I know of only three ways of justifying what Israel is Gaza and the West Bank and I am convinced by neither of them. The first is that in the Bible’s account of the Israelites returning to Canaan after centuries of slavery in Egypt God tells them to exterminate all who were living there because it was to be their uncontested homeland. But using the Bible this way includes premises about it that I don’t share even though I am those who relate to it as Scripture.
The second possible way of justifying what Israel is doing is more plausible to me but still not sufficiently so. It is that many of the nations that are criticizing Israel are hypocritical because they have or are doing the same thing and worse.
The third is even weightier o me but still not convincing.
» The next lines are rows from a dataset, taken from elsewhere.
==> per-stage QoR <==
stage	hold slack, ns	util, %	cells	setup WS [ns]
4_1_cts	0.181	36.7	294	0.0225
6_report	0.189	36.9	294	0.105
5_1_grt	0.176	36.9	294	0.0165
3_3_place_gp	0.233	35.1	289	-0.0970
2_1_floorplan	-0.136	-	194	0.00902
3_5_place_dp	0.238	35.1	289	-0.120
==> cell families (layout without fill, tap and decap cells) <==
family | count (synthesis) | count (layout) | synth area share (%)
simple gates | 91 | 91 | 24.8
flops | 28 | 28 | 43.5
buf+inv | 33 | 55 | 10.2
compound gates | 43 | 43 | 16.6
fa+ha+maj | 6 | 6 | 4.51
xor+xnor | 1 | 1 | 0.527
It is that several times the Palestinians could have enjoyed their own state if they had been willing to accept the legitimacy of the state of Israel. Yet, it now looks to me as though nothing short of completely eradicating the Palestinians will satisfy the current leaders of Israel. At the very least, this is an overreaction to the evils of October 7.
All of this is pertinent to what is now happening at Harvard Divinity School. It is safe to believe that most of its faculty and students openly oppose what Israel is doing and in Gaza and the West Bank. At times, this probably makes participating in the life of HDS an uncomfortable experience for Jewish students and faculty. Insofar as this is the case, it is because the difference between being Jewish and being a supporter of what Israel is now doing in Gaza and on the West Bank is not being honored in practice. If this is what is happening, it is not acceptable and must be condemned and corrected.
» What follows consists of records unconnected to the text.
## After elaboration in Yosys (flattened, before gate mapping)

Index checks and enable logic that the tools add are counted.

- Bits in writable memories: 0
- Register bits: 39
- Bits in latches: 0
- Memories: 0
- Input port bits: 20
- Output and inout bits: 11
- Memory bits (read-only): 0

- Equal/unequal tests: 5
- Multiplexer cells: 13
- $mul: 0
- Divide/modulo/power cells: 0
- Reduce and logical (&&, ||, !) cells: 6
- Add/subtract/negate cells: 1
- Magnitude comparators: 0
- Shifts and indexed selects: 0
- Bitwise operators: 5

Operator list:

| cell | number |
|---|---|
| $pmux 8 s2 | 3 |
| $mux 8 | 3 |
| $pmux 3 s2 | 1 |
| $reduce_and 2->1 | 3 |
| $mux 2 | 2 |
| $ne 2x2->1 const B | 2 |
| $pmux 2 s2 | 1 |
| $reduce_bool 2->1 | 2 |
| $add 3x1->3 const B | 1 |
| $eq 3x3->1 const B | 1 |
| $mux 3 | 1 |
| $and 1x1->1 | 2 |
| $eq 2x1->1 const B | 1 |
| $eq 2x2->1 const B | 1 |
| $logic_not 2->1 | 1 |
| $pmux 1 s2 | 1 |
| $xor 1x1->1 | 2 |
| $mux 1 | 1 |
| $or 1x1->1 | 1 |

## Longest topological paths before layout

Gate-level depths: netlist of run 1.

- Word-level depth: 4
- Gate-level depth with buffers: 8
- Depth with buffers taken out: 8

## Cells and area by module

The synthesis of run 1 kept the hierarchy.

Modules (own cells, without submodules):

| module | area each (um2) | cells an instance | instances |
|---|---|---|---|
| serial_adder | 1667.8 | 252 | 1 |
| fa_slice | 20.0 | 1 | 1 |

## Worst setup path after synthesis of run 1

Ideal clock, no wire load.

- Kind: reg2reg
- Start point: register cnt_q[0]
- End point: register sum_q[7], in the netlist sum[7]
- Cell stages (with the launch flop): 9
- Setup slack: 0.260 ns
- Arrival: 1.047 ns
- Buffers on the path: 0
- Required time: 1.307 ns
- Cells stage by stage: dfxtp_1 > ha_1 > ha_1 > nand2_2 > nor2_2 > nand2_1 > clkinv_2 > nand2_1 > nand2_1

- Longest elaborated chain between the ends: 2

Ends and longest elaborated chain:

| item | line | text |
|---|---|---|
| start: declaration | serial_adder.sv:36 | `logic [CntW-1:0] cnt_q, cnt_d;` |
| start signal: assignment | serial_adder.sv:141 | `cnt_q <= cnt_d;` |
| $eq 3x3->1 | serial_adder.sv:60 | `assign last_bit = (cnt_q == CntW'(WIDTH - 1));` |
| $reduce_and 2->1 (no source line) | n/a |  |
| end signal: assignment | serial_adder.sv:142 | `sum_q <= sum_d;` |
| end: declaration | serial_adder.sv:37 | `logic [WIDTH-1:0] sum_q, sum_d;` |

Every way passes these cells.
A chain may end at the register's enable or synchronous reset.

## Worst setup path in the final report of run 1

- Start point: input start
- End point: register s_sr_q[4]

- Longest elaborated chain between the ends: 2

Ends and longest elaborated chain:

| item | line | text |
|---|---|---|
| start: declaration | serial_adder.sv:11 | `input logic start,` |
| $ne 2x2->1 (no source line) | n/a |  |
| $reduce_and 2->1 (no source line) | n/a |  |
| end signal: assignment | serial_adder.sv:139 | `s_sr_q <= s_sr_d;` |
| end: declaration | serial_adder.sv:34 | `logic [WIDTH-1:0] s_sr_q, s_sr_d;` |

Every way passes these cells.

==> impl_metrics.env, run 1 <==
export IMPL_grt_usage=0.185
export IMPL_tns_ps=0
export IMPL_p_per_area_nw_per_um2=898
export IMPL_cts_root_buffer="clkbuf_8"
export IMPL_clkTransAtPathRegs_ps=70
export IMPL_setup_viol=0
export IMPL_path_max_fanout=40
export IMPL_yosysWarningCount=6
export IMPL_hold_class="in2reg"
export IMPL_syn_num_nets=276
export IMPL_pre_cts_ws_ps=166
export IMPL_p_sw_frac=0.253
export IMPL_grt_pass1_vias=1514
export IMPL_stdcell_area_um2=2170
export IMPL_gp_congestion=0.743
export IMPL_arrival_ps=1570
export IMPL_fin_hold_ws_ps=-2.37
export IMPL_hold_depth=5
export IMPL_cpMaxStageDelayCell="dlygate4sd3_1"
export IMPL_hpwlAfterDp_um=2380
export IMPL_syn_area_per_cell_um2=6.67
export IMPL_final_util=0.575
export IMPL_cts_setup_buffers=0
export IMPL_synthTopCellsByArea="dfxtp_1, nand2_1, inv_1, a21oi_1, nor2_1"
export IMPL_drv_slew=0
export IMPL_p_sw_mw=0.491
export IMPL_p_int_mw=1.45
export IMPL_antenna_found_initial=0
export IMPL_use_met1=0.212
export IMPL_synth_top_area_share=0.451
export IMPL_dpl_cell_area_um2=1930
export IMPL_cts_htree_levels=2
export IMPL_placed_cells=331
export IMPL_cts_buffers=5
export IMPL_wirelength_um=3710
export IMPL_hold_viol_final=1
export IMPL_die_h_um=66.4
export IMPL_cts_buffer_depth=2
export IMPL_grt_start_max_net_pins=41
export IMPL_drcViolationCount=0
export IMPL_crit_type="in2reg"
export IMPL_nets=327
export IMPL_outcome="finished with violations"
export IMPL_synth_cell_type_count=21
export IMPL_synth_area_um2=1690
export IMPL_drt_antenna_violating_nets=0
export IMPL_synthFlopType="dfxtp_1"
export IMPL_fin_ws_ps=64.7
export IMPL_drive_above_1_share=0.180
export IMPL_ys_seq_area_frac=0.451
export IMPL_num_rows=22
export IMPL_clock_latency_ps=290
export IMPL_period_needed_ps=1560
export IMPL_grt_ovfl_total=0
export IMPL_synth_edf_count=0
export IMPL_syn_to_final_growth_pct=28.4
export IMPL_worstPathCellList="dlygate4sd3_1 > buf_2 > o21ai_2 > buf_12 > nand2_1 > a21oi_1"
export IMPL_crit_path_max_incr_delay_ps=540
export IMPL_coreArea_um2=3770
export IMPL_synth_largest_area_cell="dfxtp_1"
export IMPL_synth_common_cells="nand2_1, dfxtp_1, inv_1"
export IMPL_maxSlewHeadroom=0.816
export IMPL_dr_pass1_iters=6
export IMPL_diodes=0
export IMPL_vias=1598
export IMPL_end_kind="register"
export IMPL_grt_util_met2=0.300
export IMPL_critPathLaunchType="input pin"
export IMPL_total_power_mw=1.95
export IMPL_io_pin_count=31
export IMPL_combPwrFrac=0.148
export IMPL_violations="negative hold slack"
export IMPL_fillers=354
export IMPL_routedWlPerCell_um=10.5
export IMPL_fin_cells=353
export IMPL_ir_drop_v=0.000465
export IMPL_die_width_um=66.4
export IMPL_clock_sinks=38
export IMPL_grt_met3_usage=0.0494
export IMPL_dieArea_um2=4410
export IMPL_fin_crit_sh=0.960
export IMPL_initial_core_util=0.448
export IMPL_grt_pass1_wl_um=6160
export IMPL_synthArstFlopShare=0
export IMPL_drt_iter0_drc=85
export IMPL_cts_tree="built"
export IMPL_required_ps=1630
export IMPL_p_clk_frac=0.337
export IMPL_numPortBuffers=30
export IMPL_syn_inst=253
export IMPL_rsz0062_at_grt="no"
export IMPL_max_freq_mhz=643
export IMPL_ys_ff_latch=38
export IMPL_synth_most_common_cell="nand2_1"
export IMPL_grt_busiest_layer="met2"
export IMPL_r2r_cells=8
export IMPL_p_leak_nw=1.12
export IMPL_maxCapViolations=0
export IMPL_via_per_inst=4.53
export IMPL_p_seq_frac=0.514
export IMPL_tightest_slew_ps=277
But this is not the whole story. Another part of it is that it is likely that some professors and students at HDS do not support this distinction in theory either. Although they condemn it while Professor Dershowitz celebrates it, they agree with him that there is no political difference between being Jewish, on the one hand, and supporting what Israel is doing in Gaza and the West Bank on the other. This is because they have made some version Identity Politics their own.
We can unfold the basics of this is in three steps. The first is to say that considering an individual’s social location helps one to understand him or her. The second thing is to say that in political matters knowing a person’s social location is the most important thing to know about him or her. The third is to say that each member of a group is praiseworthy or blameworthy for what the group as a whole has or is doing even if he or she individually disapproves of it. This is anathema to individualism of the cultural religion of the United States.
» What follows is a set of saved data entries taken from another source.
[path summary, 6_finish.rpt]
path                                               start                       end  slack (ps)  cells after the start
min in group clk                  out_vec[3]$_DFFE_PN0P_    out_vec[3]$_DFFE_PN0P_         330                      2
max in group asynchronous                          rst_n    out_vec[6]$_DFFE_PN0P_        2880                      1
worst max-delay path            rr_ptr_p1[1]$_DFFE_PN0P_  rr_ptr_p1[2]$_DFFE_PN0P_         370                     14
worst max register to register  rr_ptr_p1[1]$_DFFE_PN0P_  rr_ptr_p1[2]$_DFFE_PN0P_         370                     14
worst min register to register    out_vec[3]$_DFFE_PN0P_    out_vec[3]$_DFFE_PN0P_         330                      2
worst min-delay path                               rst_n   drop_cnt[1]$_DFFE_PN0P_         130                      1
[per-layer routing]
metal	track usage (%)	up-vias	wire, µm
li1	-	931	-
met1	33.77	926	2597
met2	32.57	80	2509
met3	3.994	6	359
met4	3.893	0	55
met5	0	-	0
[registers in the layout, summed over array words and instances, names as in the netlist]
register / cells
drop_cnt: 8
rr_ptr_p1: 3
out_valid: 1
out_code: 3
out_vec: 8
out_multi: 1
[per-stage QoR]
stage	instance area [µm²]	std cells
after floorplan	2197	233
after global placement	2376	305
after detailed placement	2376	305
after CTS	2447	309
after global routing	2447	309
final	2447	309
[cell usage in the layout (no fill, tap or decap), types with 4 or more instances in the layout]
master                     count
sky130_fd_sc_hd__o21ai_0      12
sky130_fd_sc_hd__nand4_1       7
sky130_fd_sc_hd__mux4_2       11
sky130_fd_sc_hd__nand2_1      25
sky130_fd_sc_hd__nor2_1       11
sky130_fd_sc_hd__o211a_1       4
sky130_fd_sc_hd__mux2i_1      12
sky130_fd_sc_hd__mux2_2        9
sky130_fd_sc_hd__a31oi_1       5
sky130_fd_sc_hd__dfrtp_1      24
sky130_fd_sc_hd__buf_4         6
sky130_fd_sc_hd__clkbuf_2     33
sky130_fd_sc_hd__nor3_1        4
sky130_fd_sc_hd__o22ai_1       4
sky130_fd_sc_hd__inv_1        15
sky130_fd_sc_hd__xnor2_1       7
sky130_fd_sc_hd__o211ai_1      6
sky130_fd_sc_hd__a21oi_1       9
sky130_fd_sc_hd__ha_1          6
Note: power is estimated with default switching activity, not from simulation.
But even this is not the end of the story. Another part of it is that people have used implicit forms Political Identity thinking as they plundered, tortured and killed millions of marginalized people for thousands of years. Strictly speaking, its current advocates are not creating Political Identity thinking. As representatives of historically oppressed groups, they are making explicit what has long been implicit and relating it to representatives of historically oppressive ones.
Where does all this leave us? Is Harvard Divinity School actually a “cesspool” of antisemitism? If you believe that all those who oppose Israel’s policies in Gaza and the West Bank are antisemitic, the answer is “Yes.” If you don’t believe this, the answer is “No.”